Thursday, 24 March 2011

Satan’s Waddling Hench-Hound


The humble sausage dog, or amiable dachshund, is not a cuddly frankfurter of joy; nor is it a harmless oblong of shits and giggles. In fact, it’s an indirect perpetrator of attempted murder. That’s right, a sausage dog was responsible for me almost getting turned into roadkill by a lorry.
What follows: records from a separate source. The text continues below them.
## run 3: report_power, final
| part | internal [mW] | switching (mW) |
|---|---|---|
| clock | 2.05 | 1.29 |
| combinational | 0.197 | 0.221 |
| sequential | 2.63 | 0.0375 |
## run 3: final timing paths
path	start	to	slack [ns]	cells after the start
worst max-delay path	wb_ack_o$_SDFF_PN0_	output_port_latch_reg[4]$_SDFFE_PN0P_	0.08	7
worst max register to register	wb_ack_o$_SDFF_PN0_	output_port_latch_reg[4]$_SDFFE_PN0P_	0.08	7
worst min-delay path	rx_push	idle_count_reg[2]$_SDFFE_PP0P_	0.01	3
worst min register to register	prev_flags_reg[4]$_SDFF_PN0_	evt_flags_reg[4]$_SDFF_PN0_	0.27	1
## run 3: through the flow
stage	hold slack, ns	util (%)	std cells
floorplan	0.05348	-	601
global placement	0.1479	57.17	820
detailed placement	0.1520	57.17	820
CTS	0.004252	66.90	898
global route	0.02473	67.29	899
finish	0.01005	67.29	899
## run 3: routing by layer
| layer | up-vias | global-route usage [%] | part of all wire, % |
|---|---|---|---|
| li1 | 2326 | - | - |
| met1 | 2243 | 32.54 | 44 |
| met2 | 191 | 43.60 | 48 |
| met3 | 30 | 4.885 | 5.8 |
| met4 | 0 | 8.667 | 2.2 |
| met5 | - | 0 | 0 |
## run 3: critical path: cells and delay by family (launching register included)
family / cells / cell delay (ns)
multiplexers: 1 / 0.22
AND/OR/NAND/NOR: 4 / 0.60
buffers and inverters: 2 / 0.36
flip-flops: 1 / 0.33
### src/bfs_pkg.sv
/*
 * Shared constants, carrier types and state codes of the buck fault supervisor.
 * Assumes a 50 MHz pclk and comparator results already synchronous to it.
 */
package bfs_pkg;
   // ************************************************************
   // Timebase.
   // ************************************************************
   localparam int CLK_MHZ = 50;
   localparam int TICK_CYCLES = CLK_MHZ;
   localparam int TICK_W = 6;
   localparam real UV_DEGLITCH_MS = 0.25;
   localparam int OV_DEGLITCH_US = 256;
   localparam int PG_GOOD_US = 64;
   localparam int PG_BAD_US = 32;
   localparam int MODE_SAMPLE_US = 64;
   localparam int SOFTSTART_MS = 2;
   localparam int HICCUP_MS = 25;
   localparam int DG_W = 9;
   localparam int TMR_W = 15;
   localparam logic [DG_W-1:0] UV_DG_TICKS = DG_W'(int'(UV_DEGLITCH_MS * 1000.0));
   localparam logic [DG_W-1:0] OV_DG_TICKS = DG_W'(OV_DEGLITCH_US);
   localparam logic [DG_W-1:0] PGG_DG_TICKS = DG_W'(PG_GOOD_US);
   localparam logic [DG_W-1:0] PGB_DG_TICKS = DG_W'(PG_BAD_US);
   localparam logic [TMR_W-1:0] MODE_TICKS = TMR_W'(MODE_SAMPLE_US);
   localparam int SOFTSTART_TICKS = SOFTSTART_MS * 1000;
   localparam int HICCUP_TICKS = HICCUP_MS * 1000;
   localparam int DG_UV = 0;
   localparam int DG_OV = 1;
   localparam int DG_PGG = 2;
   localparam int DG_PGB = 3;
   localparam int DG_N = 4;
   // ************************************************************
   // Register map.
   // ************************************************************
   localparam int ADDR_W = 12;
   localparam logic [ADDR_W-1:0] CTRL_OFS = 12'h000;
   localparam logic [ADDR_W-1:0] STATUS_OFS = 12'h004;
   localparam logic [ADDR_W-1:0] EVENT_OFS = 12'h008;
   localparam int CTRL_STANDBY_BIT = 0;
   localparam logic [31:0] CTRL_RST = 32'h00000000;
   localparam int EV_CL = 0;
   localparam int EV_UV = 1;
   localparam int EV_OV = 2;
   localparam int EV_OT = 3;
   localparam int EV_N = 4;
   localparam logic [EV_N-1:0] EV_RST = 4'h0;
   localparam int ST_MODE_BIT = 8;
   localparam int ST_PG_BIT = 9;
   localparam int ST_OVF_BIT = 10;
   localparam int ST_FIX_BIT = 11;
   localparam int ST_ULL_BIT = 12;
   localparam int ST_SKIP_BIT = 13;
   // ************************************************************
   // Types.
   // ************************************************************
   typedef enum logic [7:0] {
      BFS_OFF = 8'h01,
      BFS_MODE = 8'h02,
      BFS_SS = 8'h04,
      BFS_RUN = 8'h08,
      BFS_UVH = 8'h10,
      BFS_OVD = 8'h20,
      BFS_OVH = 8'h40,
      BFS_OT = 8'h80
   } bfs_state_t;
   typedef struct packed {
      logic enable;
      logic reg_ok;
      logic supply_present;
      logic ls_over_limit;
      logic set_request;
      logic fb_below_uv;
      logic fb_above_ov;
      logic fb_in_window;
      logic fb_out_window;
      logic temp_over_trip;
      logic temp_released;
      logic zero_cross;
      logic light_load;
      logic mode_strap_low;
   } bfs_sense_t;
   typedef struct packed {
      logic hs_set;
      logic ls_on;
      logic fixed_on_time;
      logic discharge_on;
      logic good_flag_o;
      logic good_flag_oe;
      logic standby;
      logic continuous_conduction;
      logic pulse_skip;
      logic ultra_light_load_state;
   } bfs_drive_t;
endpackage
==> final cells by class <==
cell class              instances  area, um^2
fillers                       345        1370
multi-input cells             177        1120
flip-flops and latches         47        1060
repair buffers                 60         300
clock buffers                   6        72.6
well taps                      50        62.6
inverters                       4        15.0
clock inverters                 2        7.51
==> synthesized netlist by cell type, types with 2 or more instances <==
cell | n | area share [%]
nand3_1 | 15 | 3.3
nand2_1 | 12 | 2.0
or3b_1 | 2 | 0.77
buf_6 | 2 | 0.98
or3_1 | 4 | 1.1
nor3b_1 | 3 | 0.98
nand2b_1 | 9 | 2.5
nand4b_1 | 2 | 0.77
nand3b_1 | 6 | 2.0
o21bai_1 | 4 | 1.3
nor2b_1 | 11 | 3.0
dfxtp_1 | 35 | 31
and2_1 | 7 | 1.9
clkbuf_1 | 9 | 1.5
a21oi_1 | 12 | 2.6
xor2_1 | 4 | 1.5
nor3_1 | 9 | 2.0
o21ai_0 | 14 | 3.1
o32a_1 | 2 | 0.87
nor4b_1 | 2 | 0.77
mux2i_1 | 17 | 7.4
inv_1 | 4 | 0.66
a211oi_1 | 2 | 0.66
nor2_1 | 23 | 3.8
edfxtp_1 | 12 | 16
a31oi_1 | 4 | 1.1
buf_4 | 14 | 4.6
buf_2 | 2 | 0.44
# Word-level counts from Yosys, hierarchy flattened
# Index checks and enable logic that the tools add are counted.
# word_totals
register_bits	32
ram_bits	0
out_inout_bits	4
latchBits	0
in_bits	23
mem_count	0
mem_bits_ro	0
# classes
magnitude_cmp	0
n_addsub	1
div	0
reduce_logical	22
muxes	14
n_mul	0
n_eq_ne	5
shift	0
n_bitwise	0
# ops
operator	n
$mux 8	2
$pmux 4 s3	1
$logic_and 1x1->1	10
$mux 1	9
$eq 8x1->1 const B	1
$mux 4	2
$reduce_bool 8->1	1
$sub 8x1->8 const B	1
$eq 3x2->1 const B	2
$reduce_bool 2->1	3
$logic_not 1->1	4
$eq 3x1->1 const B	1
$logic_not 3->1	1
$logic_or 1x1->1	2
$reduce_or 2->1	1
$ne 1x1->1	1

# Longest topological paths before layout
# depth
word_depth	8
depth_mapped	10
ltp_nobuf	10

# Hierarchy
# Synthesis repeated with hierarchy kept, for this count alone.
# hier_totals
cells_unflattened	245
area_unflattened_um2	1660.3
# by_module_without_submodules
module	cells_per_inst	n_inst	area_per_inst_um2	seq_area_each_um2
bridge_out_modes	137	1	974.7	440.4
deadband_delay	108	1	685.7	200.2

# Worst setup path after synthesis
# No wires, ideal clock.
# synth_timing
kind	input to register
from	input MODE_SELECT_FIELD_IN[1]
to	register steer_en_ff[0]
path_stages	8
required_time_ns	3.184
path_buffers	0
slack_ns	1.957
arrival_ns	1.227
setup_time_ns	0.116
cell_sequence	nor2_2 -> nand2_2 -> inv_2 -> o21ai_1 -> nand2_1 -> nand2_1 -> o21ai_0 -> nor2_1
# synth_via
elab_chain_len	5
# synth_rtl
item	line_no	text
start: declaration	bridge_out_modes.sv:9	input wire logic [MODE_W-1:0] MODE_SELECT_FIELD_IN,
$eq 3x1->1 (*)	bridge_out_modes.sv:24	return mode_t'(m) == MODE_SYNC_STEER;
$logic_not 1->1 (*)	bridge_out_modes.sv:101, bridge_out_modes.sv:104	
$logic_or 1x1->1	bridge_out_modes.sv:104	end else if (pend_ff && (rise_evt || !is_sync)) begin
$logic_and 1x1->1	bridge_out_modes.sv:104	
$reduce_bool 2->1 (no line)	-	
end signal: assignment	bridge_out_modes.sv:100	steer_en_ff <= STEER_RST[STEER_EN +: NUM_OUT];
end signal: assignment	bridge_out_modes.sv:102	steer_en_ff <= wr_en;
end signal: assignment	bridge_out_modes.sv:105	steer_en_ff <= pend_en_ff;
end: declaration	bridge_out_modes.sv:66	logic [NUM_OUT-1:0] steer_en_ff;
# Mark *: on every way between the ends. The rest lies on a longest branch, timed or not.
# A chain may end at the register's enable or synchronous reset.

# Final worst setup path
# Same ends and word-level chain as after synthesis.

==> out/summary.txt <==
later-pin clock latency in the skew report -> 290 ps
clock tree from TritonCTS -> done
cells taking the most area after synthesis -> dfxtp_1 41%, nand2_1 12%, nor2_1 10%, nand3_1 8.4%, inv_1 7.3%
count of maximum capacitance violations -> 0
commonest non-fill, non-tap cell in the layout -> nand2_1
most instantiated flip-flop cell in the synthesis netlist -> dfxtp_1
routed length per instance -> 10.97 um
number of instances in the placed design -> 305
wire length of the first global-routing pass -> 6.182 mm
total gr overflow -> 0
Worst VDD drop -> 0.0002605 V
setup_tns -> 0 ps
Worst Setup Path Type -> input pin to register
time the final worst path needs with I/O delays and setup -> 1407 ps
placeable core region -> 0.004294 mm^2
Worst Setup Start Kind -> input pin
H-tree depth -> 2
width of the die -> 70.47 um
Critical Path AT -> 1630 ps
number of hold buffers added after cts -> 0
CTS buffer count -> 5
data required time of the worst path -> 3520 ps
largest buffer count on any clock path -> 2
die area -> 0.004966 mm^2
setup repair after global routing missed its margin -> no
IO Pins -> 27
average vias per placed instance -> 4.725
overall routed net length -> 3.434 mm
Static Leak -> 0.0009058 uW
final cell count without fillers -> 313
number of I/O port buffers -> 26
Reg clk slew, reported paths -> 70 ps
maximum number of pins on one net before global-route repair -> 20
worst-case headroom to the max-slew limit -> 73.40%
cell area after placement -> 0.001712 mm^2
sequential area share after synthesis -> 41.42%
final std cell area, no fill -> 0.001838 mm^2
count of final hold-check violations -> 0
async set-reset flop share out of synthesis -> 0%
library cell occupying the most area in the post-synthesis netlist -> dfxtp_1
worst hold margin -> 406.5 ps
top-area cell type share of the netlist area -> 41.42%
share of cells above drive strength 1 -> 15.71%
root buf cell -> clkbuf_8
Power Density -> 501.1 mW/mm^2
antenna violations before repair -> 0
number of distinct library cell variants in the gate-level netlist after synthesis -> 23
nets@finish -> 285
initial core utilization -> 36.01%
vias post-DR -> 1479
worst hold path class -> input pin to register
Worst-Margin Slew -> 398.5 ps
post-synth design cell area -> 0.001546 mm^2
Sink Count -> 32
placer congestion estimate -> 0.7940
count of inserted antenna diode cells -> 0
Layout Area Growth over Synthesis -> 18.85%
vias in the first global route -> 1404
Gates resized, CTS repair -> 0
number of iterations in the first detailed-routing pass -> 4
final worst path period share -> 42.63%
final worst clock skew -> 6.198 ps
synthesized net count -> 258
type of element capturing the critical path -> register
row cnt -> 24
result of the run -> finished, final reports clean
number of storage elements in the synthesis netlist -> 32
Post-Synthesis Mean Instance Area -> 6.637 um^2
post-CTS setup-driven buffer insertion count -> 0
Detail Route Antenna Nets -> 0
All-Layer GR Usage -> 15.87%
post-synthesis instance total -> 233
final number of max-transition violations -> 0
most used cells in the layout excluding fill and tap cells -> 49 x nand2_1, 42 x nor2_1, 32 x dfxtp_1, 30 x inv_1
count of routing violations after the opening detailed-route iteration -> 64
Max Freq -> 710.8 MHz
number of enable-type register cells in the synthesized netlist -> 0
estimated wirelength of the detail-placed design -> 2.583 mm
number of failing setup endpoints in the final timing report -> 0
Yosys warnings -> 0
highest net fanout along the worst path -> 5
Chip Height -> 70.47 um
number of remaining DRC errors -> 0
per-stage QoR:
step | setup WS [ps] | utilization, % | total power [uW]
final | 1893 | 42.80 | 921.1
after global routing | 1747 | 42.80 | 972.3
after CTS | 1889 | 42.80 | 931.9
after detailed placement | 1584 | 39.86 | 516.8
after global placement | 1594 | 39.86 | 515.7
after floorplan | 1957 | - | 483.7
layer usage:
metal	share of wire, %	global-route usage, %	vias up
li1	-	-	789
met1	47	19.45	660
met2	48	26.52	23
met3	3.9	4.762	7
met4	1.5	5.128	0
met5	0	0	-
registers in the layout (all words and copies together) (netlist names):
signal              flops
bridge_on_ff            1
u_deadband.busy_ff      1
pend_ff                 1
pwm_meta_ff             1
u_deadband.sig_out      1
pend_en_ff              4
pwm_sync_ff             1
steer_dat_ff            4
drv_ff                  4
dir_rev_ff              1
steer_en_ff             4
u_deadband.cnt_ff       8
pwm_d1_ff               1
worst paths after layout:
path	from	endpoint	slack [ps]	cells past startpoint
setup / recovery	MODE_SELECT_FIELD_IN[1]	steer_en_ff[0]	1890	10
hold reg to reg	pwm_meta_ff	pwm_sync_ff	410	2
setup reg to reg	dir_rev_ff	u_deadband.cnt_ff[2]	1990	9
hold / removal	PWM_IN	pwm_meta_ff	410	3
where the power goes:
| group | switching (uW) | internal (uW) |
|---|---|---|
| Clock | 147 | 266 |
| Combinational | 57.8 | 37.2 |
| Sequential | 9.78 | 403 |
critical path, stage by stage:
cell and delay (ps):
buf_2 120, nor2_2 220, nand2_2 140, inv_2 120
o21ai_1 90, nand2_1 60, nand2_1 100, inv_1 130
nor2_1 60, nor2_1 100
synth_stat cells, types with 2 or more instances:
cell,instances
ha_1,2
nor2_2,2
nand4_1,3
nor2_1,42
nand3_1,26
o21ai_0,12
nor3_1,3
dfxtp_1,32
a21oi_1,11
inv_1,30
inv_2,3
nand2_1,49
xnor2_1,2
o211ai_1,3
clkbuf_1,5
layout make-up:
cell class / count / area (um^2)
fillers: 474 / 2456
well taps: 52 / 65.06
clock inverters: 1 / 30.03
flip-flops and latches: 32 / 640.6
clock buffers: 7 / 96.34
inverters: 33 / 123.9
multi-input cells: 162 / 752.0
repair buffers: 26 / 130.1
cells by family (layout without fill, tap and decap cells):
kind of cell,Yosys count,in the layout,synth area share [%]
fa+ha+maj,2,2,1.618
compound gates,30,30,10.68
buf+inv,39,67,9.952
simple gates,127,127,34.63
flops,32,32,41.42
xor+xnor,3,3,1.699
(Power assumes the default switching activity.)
Etiquette is required when it comes to ‘I’m riding a bicycle and want to bring my sausage dog along with me’, in my opinion. Picture the scene: sprightly brunette cycles around the corner as I approach it on my lunchtime jog; I smile politely and squeeze onto the road to let her pass. Once I turn the corner (and she is at least 10 yards away), what I initially assume to be an obese rat leaps up at me. The natural and manly reaction, which I obviously took, was to scream like a three year old girl and jump into the road, whereby I was tooted by an angry Phil Mitchell lookalike in a Transit van. As I collected myself, and checked to see if I still possessed a set of testes after being such a wuss, I stared down to meet the eyes of my nemesis; cold, bleak and pompous. The type of glare which Piers Morgan gives himself when he’s staring into the mirror, wanking furiously.
What is the sausage dog etiquette? Surely it has to be on a lead, otherwise this act of narrowly avoided manslaughter will occur on countless occasions again; and I have no desire to press charges on a creature so perilously shaped like a chipolata.